Je prends mon gros pot de glace Ben&Jerry au Cookie Dough -une tuerie en passant !-, la cuillère qui va avec et une bonne petite bouteille de Hoegaarden rosé. Pourquoi aller au Pub quand on a tout sous la main ? Me voilà paré pour me goinfrer toute la soirée, je vais finir par ne plus pouvoir passer le cadre des portes à ce rythme là !

Je me dirige vers le vieux canapé de Phil, attrape mon plaid bien douillet et me cale confortablement sur celui-ci. Après défilement des divers films dont je dispose sur mon disque dur, mon choix s'arrête sur Dirty Papy, une comédie, histoire de rire pour changer...

Malgré mon confort optimal pour cette soirée en solitaire, je n'arrive pas à me concentrer sur mon film.
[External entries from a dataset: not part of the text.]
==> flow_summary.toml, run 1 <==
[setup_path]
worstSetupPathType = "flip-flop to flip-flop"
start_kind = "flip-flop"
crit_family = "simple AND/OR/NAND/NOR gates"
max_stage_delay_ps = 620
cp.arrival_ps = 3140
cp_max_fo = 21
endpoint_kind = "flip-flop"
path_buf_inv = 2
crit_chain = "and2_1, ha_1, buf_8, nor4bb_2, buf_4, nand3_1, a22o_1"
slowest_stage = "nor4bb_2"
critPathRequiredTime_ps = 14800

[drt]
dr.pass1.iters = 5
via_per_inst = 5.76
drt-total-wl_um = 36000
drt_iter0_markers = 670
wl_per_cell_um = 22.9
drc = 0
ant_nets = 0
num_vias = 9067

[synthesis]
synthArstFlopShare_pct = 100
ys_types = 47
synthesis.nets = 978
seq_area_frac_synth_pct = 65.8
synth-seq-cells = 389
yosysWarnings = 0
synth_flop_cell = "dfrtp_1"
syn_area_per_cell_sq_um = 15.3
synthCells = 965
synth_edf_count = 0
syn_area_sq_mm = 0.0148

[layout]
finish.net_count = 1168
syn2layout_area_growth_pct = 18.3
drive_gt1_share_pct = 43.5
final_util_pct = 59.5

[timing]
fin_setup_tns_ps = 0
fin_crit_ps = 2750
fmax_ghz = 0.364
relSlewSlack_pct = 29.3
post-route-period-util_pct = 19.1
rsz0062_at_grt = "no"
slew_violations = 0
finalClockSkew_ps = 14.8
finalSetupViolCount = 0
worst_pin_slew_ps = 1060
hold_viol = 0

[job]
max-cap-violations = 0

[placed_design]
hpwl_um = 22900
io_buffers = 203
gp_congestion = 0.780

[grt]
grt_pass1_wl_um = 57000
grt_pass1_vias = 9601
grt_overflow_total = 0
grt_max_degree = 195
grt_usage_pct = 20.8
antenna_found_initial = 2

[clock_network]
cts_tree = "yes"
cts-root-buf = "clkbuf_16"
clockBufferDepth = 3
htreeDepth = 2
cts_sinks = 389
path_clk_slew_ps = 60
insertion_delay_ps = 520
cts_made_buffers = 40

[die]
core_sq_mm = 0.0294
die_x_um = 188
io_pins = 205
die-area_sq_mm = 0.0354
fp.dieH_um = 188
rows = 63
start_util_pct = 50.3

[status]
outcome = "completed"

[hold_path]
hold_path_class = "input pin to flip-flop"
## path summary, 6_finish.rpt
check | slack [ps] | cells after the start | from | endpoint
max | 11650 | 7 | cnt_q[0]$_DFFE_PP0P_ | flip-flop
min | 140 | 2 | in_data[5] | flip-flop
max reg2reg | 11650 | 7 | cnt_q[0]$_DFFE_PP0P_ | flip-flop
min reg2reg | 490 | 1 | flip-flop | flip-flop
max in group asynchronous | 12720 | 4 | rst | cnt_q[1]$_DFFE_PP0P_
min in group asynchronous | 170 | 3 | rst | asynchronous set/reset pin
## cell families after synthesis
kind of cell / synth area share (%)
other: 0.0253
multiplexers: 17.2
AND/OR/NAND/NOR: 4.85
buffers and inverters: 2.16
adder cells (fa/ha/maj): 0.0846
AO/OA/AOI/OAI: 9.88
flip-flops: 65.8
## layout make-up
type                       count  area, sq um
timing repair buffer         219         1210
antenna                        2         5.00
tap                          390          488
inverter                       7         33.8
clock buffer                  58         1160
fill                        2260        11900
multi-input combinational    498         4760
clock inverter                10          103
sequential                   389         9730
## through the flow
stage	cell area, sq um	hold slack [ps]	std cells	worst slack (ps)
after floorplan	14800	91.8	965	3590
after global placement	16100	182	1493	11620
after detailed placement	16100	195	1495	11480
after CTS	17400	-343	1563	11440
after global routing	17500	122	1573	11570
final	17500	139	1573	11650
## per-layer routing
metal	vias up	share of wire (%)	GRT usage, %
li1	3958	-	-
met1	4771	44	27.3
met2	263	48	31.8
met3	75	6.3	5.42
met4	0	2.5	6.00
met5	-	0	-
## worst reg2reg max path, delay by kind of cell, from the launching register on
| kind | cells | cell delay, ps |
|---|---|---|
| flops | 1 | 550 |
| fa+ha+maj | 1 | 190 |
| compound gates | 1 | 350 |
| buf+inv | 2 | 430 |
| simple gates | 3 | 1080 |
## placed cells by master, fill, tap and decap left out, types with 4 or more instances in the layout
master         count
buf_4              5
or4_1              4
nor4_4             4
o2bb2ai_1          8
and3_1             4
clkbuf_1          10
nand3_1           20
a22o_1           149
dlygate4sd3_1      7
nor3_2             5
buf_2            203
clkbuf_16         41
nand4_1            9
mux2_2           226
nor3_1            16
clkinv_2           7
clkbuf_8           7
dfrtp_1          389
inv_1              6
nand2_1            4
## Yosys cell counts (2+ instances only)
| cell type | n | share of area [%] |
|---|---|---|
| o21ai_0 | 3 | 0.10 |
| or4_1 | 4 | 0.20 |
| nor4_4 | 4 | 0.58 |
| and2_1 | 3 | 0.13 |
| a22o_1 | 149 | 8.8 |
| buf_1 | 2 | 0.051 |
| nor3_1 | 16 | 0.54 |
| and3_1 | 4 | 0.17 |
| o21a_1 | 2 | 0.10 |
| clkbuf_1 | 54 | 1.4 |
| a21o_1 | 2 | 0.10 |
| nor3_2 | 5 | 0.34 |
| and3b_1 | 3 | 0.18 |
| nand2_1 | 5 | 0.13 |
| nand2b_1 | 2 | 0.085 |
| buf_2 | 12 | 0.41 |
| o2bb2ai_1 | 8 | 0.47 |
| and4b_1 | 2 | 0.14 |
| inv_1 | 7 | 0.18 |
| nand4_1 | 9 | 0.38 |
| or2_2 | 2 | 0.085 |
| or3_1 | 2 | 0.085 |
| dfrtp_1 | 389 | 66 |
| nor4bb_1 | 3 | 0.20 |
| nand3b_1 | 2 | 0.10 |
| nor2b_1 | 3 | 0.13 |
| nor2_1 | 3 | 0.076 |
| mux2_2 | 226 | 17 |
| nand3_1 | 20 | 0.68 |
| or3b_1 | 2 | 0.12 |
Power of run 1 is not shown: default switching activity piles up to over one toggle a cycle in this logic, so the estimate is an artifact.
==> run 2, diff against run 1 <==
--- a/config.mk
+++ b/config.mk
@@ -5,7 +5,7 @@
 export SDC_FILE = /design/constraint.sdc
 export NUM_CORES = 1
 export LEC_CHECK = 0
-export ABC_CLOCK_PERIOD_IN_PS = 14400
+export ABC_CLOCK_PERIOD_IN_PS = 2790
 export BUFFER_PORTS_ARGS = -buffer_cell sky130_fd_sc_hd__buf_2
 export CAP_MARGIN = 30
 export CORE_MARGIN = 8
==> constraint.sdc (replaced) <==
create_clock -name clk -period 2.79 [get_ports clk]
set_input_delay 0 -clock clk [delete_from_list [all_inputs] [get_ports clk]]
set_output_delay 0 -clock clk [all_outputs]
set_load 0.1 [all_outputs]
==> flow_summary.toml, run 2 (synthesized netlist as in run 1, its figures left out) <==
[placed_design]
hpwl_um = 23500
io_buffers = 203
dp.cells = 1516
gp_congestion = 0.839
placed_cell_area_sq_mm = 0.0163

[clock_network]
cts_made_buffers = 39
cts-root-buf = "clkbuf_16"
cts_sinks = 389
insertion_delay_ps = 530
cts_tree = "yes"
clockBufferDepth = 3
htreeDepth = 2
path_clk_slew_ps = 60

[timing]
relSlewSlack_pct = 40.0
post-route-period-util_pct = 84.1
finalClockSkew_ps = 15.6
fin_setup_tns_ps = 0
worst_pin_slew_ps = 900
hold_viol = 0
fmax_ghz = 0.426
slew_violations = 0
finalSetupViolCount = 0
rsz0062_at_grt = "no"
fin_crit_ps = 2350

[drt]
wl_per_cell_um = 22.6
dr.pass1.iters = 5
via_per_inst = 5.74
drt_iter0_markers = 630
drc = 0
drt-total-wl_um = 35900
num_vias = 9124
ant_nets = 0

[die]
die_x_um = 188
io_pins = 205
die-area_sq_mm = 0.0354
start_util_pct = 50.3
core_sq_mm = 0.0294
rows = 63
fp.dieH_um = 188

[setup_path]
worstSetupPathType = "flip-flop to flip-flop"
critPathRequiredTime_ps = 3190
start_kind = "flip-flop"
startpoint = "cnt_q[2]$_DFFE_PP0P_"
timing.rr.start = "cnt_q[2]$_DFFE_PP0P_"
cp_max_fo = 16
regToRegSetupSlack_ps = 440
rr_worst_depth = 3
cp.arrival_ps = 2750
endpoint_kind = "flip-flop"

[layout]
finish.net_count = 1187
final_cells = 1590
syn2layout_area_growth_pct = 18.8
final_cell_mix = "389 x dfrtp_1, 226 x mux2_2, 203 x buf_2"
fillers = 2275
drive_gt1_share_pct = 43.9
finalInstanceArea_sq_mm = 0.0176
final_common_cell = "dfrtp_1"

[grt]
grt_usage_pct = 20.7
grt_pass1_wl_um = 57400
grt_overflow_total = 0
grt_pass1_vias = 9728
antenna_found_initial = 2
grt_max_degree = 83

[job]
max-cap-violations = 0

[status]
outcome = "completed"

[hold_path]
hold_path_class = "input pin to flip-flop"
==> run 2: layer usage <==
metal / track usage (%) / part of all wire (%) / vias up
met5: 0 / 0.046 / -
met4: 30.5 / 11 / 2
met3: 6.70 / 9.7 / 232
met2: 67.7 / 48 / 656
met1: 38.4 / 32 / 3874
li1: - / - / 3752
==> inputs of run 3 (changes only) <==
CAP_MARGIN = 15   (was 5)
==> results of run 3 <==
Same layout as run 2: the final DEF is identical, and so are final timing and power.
<file path="config.mk">
export PLATFORM = sky130hd
export DESIGN_NAME = nibble_serial_adder_ctrl
export DESIGN_NICKNAME = d
export VERILOG_FILES = /design/src/rtl/nibble_serial_adder_ctrl_pkg.sv /design/src/rtl/nibble_serial_adder_ctrl_rca4.sv /design/src/rtl/nibble_serial_adder_ctrl.sv
export SDC_FILE = /design/constraint.sdc
export NUM_CORES = 1
export LEC_CHECK = 0
export CORE_MARGIN = 3
export CORE_UTILIZATION = 54
export DETAILED_ROUTE_END_ITERATION = 6
export GPL_ROUTABILITY_DRIVEN = 0
export PLACE_DENSITY = 0.82
export SYNTH_ARGS = -nofsm -noshare
export SYNTH_HDL_FRONTEND = slang
export SYNTH_SLANG_ARGS = --single-unit
</file>
<file path="constraint.sdc">
create_clock -name clk -period 4.55 [get_ports clk]
set_clock_uncertainty 0.1 [all_clocks]
set_input_delay 1.1375 -clock clk [delete_from_list [all_inputs] [get_ports clk]]
set_output_delay 1.1375 -clock clk [all_outputs]
set_load 0.03 [all_outputs]
</file>
<file path="src/rtl/nibble_serial_adder_ctrl_pkg.sv">
// Shared definitions for the nibble-serial adder controller.
//   state_e  : controller state encoding (IDLE/RUN/DONE)
//   NIB_W    : width of the shared adder slice
//   clog2()  : index width helper for the nibble counter
package nibble_serial_adder_ctrl_pkg;

  typedef enum logic [1:0] {
    ST_IDLE = 2'd0,
    ST_RUN  = 2'd1,
    ST_DONE = 2'd2
  } state_e;

  localparam int NIB_W = 4;

  function automatic int clog2(input int n);
    int r;
    r = 0;
    while ((1 << r) < n) r++;
    return r;
  endfunction

endpackage

</file>
<file path="src/rtl/nibble_serial_adder_ctrl_rca4.sv">
// 4-bit ripple-carry adder used as the single shared datapath slice.
// Ports:
//   a, b : 4-bit addends
//   ci   : carry in
//   s    : 4-bit sum
//   co   : carry out of bit 3
module ripple_carry_adder_4bit
  import nibble_serial_adder_ctrl_pkg::*;
(
  input  logic [NIB_W-1:0] a,
  input  logic [NIB_W-1:0] b,
  input  logic             ci,
  output logic [NIB_W-1:0] s,
  output logic             co
);

  logic [NIB_W:0] c;

  always_comb begin
    c    = '0;
    s    = '0;
    c[0] = ci;
    for (int i = 0; i < NIB_W; i++) begin
      s[i]   = a[i] ^ b[i] ^ c[i];
      c[i+1] = (a[i] & b[i]) | (c[i] & (a[i] ^ b[i]));
    end
  end

  assign co = c[NIB_W];

endmodule

</file>
<file path="src/rtl/nibble_serial_adder_ctrl.sv">
// Nibble-serial adder controller: adds WIDTH-bit operands through one shared
// 4-bit ripple-carry adder, least-significant nibble first, one nibble per
// clock, holding the inter-nibble carry in a register.
// Optional build macro: ADDER_SUB_EN (adds sub input and ovf output; sub=1
// computes a - b).
// Ports:
//   clk, reset   : clock, synchronous active-high reset
//   start        : request, accepted only when not busy (IDLE or DONE)
//   a, b, cin    : operands and carry-in, latched on the accepted start
//   sub          : (ADDER_SUB_EN) subtract select, latched with a/b
//   busy         : high in RUN
//   done         : one-cycle pulse when sum/cout are valid
//   sum, cout    : result register and top carry-out
//   ovf          : (ADDER_SUB_EN) signed overflow, loads with cout
module nibble_serial_adder_ctrl
  import nibble_serial_adder_ctrl_pkg::*;
#(
  parameter int WIDTH = 16
) (
  input  logic             clk,
  input  logic             reset,
  input  logic             start,
  input  logic [WIDTH-1:0] a,
  input  logic [WIDTH-1:0] b,
  input  logic             cin,
`ifdef ADDER_SUB_EN
  input  logic             sub,
  output logic             ovf,
`endif
  output logic             busy,
  output logic             done,
  output logic [WIDTH-1:0] sum,
  output logic             cout
);

  localparam int NIBBLES = WIDTH / NIB_W;
  localparam int IDX_W   = clog2(NIBBLES);
  localparam logic [IDX_W-1:0] IDX_LAST = IDX_W'(NIBBLES - 1);

  state_e             state_q, state_d;
  logic [WIDTH-1:0]   a_q, a_d;
  logic [WIDTH-1:0]   b_q, b_d;
  logic [WIDTH-1:0]   sum_q, sum_d;
  logic [IDX_W-1:0]   idx_q, idx_d;
  logic               carry_q, carry_d;
  logic               cout_q, cout_d;
  logic               sub_q, sub_d;
  logic               ovf_q, ovf_d;
  logic               sub_in;

  logic [IDX_W+1:0]   nib_lsb;
  logic [NIB_W-1:0]   add_a, add_b, add_s;
  logic               add_co;

`ifdef ADDER_SUB_EN
  assign sub_in = sub;
  assign ovf    = ovf_q;
`else
  assign sub_in = 1'b0;
`endif

  // Nibble offset is idx*4; the shift is exact because NIB_W is fixed at 4.
  assign nib_lsb = {idx_q, 2'b00};
  assign add_a   = a_q[nib_lsb +: NIB_W];
  // Subtraction is a + ~b + 1: invert B per nibble, the +1 rides in carry_q.
  assign add_b   = b_q[nib_lsb +: NIB_W] ^ {NIB_W{sub_q}};

  ripple_carry_adder_4bit u_rca (
    .a  (add_a),
    .b  (add_b),
    .ci (carry_q),
    .s  (add_s),
    .co (add_co)
  );

  always_comb begin
    state_d = state_q;
    a_d     = a_q;
    b_d     = b_q;
    sum_d   = sum_q;
    idx_d   = idx_q;
    carry_d = carry_q;
    cout_d  = cout_q;
    sub_d   = sub_q;
    ovf_d   = ovf_q;
    unique case (state_q)
      ST_IDLE, ST_DONE: begin
        state_d = ST_IDLE;
        if (start) begin
          state_d = ST_RUN;
          a_d     = a;
          b_d     = b;
          sub_d   = sub_in;
          carry_d = sub_in ? 1'b1 : cin;
          idx_d   = '0;
        end
      end
      ST_RUN: begin
        sum_d[nib_lsb +: NIB_W] = add_s;
        carry_d = add_co;
        idx_d   = idx_q + 1'b1;
        if (idx_q == IDX_LAST) begin
          idx_d   = '0;
          cout_d  = add_co;
          // Overflow when both effective operands share a sign the result lacks.
          ovf_d   = (a_q[WIDTH-1] == (b_q[WIDTH-1] ^ sub_q)) &&
                    (add_s[NIB_W-1] != a_q[WIDTH-1]);
          state_d = ST_DONE;
        end
      end
      default: state_d = ST_IDLE;
    endcase
  end

  always_ff @(posedge clk) begin
    if (reset) begin
      state_q <= ST_IDLE;
      a_q     <= '0;
      b_q     <= '0;
      sum_q   <= '0;
      idx_q   <= '0;
      carry_q <= 1'b0;
      cout_q  <= 1'b0;
      sub_q   <= 1'b0;
      ovf_q   <= 1'b0;
    end else begin
      state_q <= state_d;
      a_q     <= a_d;
      b_q     <= b_d;
      sum_q   <= sum_d;
      idx_q   <= idx_d;
      carry_q <= carry_d;
      cout_q  <= cout_d;
      sub_q   <= sub_d;
      ovf_q   <= ovf_d;
    end
  end

  assign busy = (state_q == ST_RUN);
  assign done = (state_q == ST_DONE);
  assign sum  = sum_q;
  assign cout = cout_q;

  logic unused_ok;
  assign unused_ok = ^{ovf_q, sub_q};

endmodule

</file>
==> results.cfg <==
[run_status]
status = finished, final reports clean

[cts]
numCtsBuffers = 5
htree_levels = 2
clkTransAtPathRegs_ps = 90
cts_root_buf = clkbuf_8
cts_tree = built
cts_buffer_depth = 2
cts_hold_buf = 0
clk_latency_ps = 310
cts.sinks = 54
post_cts_buffers = 0
cts_resized = 0

[global_routing]
antenna_found_initial = 0
grt.total_usage = 0.197
grt_pass1_vias = 1823
grt_pass1_wl_um = 8240
grt_overflow = 0
grt_start_max_net_pins = 60

[routing]
drt_pass1_iterations = 5
vias = 2043
drc = 0
routedWlPerCell_um = 13.8
postRouteAntennaNets = 0
routed_wl_um = 5040
drt_iter0_drc = 123
vias_per_cell = 5.58

[critical_path]
criticalPathCategory = reg -> reg
cp.required_ps = 4620
startpoint_type = register
cp_max_fo = 16
r2r_slack_ps = 1210
reg2reg_depth = 9
r2r-start = idx_q[0]$_SDFFE_PP0P_
r2r_end = sum[15]$_SDFFE_PP0P_
startpoint = idx_q[0]$_SDFFE_PP0P_
crit_path_end_kind = register
cp.arrival_ps = 3410

[run]
cap_viol_max_count = 0

[sta]
tightest_slew_ps = 999
slew_violations = 0
setup_violations = 0
hold_ws_ps = 351
relSlewSlack = 0.334
min_period_over_period = 0.735
period_minus_slack_ps = 3340
finalHoldViolCount = 0
finalWorstSetupSlack_ps = 1210
setup_tns_ps = 0
rsz0062_at_grt = no
max_freq_mhz = 299

[die]
coreArea_um2 = 4200
fp.dieArea_um2 = 5410
chipHeight_um = 73.6
die_w_um = 73.6
initial_core_util = 0.587
ioPinCount = 55
num_rows = 23

[synth]
synthCells = 270
async_reset_ff_frac = 0
ys_types = 31
avgSynthCellArea_um2 = 9.13
syn-num-nets = 316
synth-edff-count = 0
synth_ff_type = dfxtp_1
synth_area_um2 = 2460
ys_warn_count = 0
yosysSeqAreaShare = 0.439
synth-seq-cells = 54

[finish]
multiInputGateArea_um2 = 1230
area_growth_pct = 24.9
layout-drive-gt1-share = 0.0538
n_antenna_cell = 0
filler_cell_count = 347
final-seq-area_um2 = 1080
nets = 361

[place]
dpl.hpwl_um = 3510
pre_cts_slack_ps = 1220
port_buffers = 54

[power_and_ir_drop]
p_leak_nw = 1.14
ir_drop_mv = 0.221
p_per_area_nw_per_um2 = 314

[min_path]
hp-start = sum[8]$_SDFFE_PP0P_
whs_endpoint = sum[8]$_SDFFE_PP0P_
hold_path_class = reg -> reg
min_path_cells = 2
final cells by class:
type,count,area share
sequential,54,0.351
tap,50,0.0203
multi-input combinational,187,0.401
timing repair buffer,56,0.179
clock buffer,8,0.0358
inverter,11,0.0134
cells in the mapped netlist, types with 4 or more instances:
cell type  number  share of area
ha_1            6          0.030
mux4_1          8          0.085
nand4b_1        5          0.018
nand2_1        76           0.12
a21oi_1        43          0.087
inv_1          11          0.017
nor2_1          7          0.011
buf_2          10          0.020
nand2b_1        5          0.013
clkbuf_1        4         0.0061
dfxtp_1        54           0.44
nand4_1         4          0.010
nor2b_1         4          0.010
fa_1            4          0.032
nand3b_1        6          0.018
registers in the layout (all words and copies together) (netlist names):
register / count
a_q: 16
b_q: 16
sum: 16
idx_q: 2
state_q: 2
carry_q: 1
cout: 1
critical path, cell delays in order (launching register included):
cell,delay (ps)
dfxtp_1,800
mux4_1,630
inv_1,90
fa_1,180
fa_1,160
inv_1,50
fa_1,380
fa_1,540
a32oi_1,220
nor2_1,50
where the power goes:
group	internal, mW	total, mW	switching, mW	leakage, nW
logic	0.0743	0.150	0.0757	0.645
clock network	0.154	0.306	0.152	0.0575
registers	0.494	0.512	0.0183	0.441
through the flow:
step	power (mW)	instance area, um^2	instances	utilization
floorplan	0.617	2460	270	-
global placement	0.668	2970	358	0.707
detailed placement	0.672	2970	358	0.707
CTS	0.971	3080	366	0.733
global route	1.00	3080	366	0.733
finish	0.968	3080	366	0.733
per-layer routing:
layer	GRT usage	share of wire	vias up	routed length [um]
met4	0.0624	0.023	0	116
met1	0.240	0.42	958	2100
met5	0	0	-	0
met3	0.0438	0.050	14	252
met2	0.343	0.51	60	2560
li1	-	-	1011	-
kinds of logic (layout without fill, tap and decap cells):
family / Yosys count / after routing / share of synthesized area
fa+ha+maj: 10 / 10 / 0.0629
compound gates: 54 / 54 / 0.126
flops: 54 / 54 / 0.439
buf+inv: 29 / 75 / 0.0619
mux: 8 / 8 / 0.0853
simple gates: 115 / 115 / 0.225
cells in the final DEF, fill, tap and decap left out, types with 2 or more instances in the layout:
cell type	count
nand4b_1	5
nand3_1	3
mux4_1	8
inv_1	11
o32ai_1	3
nand3b_1	6
nand2b_1	5
nor2_1	7
nor2b_1	3
buf_4	2
ha_1	6
clkdlybuf4s50_1	53
o31ai_2	2
nand2_1	76
nand4_1	4
a21oi_1	43
a32oi_1	2
clkbuf_8	8
dfxtp_1	54
fa_1	4
worst max path at each step:
stage	endpoint	depth (start not counted)
floorplan	sum[15]$_SDFFE_PP0P_	9
global placement	sum[15]$_SDFFE_PP0P_	9
detailed placement	sum[15]$_SDFFE_PP0P_	9
CTS	sum[11]$_SDFFE_PP0P_	9
global route	sum[11]$_SDFFE_PP0P_	9
finish	sum[15]$_SDFFE_PP0P_	9
Note: power is estimated with default switching activity, not from simulation.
Mes yeux voient les images, mais mon cerveau, lui, est ailleurs. Je ne fais que de penser à ce matin... à Lui... à Jayden.

Putain, ça m'a fait un sacré coup de le revoir ici après tant d'années. Plein d'émotions se sont entremêlées, en plus de celles que je n'arrive pas à gérer ses temps-ci...

Je me suis revu sept ans en arrière, l'ado coincé, mal dans sa peau, peu sûre d'elle, qui se cachait derrière des fringues dix fois trop grandes pour elle. Qu'est-ce que je déteste cette période de ma vie. J'étais la risée du lycée, et Jayden en a bien profité à cette époque, lui, et sa bande de gros lourdauds...

-« Hey Baggybague ! » me crie Jayden depuis l'autre bout du couloir.

Oh bon sang cachez-moi ! Je cherche une échappatoire, mais trop tard, il est déjà devant mon casier.

-« Alors Miss Baggy, on cherche à m'éviter à ce que je vois... » dit-il de son sourire des plus narquois.

-« Laisse-moi tranquille Jayden... » je dis dans un chuchotement peu audible.

-« De quoi ? Je crois que j'ai mal entendu... Répète un peu.. »

Mais je n'en suis pas capable, ses potes, m'entourant de part et d'autre autour de mon casier.

-« Je le savais, personne ne peut me résister ! ria t-il ses toutous le suivant en rythme. Alors Aby, j'ai appris que tu avais un petit faible pour Louis ? »

Mes joues devenu subitement chaude, et leurs explosions de rire me laisse supposer que je suis complètement rouge de honte. Je baisse la tête, mais pieds devenant soudainement beaucoup plus intéressant.

-« Ecoute moi bien BaggyBague, jamais ce type s'intéressera à toi. Compris ? » et sur ces mots tranchants, il me laisse comme à son habitude en plan, devant la foule curieuse de ce cinéma qui s'est formé autour de nous, n'oubliant pas de me bousculer d'un coup d'épaule au passage et de crier bien fort derrière moi :

-« Louis, mec, tu mérites beaucoup mieux qu'elle... »

Rien que d'y repenser, j'en ai des frissons. Je me fourre une autre grosse cuillère de glace dans la bouche, je me suis déjà enfilé la moitié du pot, bravo Abygail.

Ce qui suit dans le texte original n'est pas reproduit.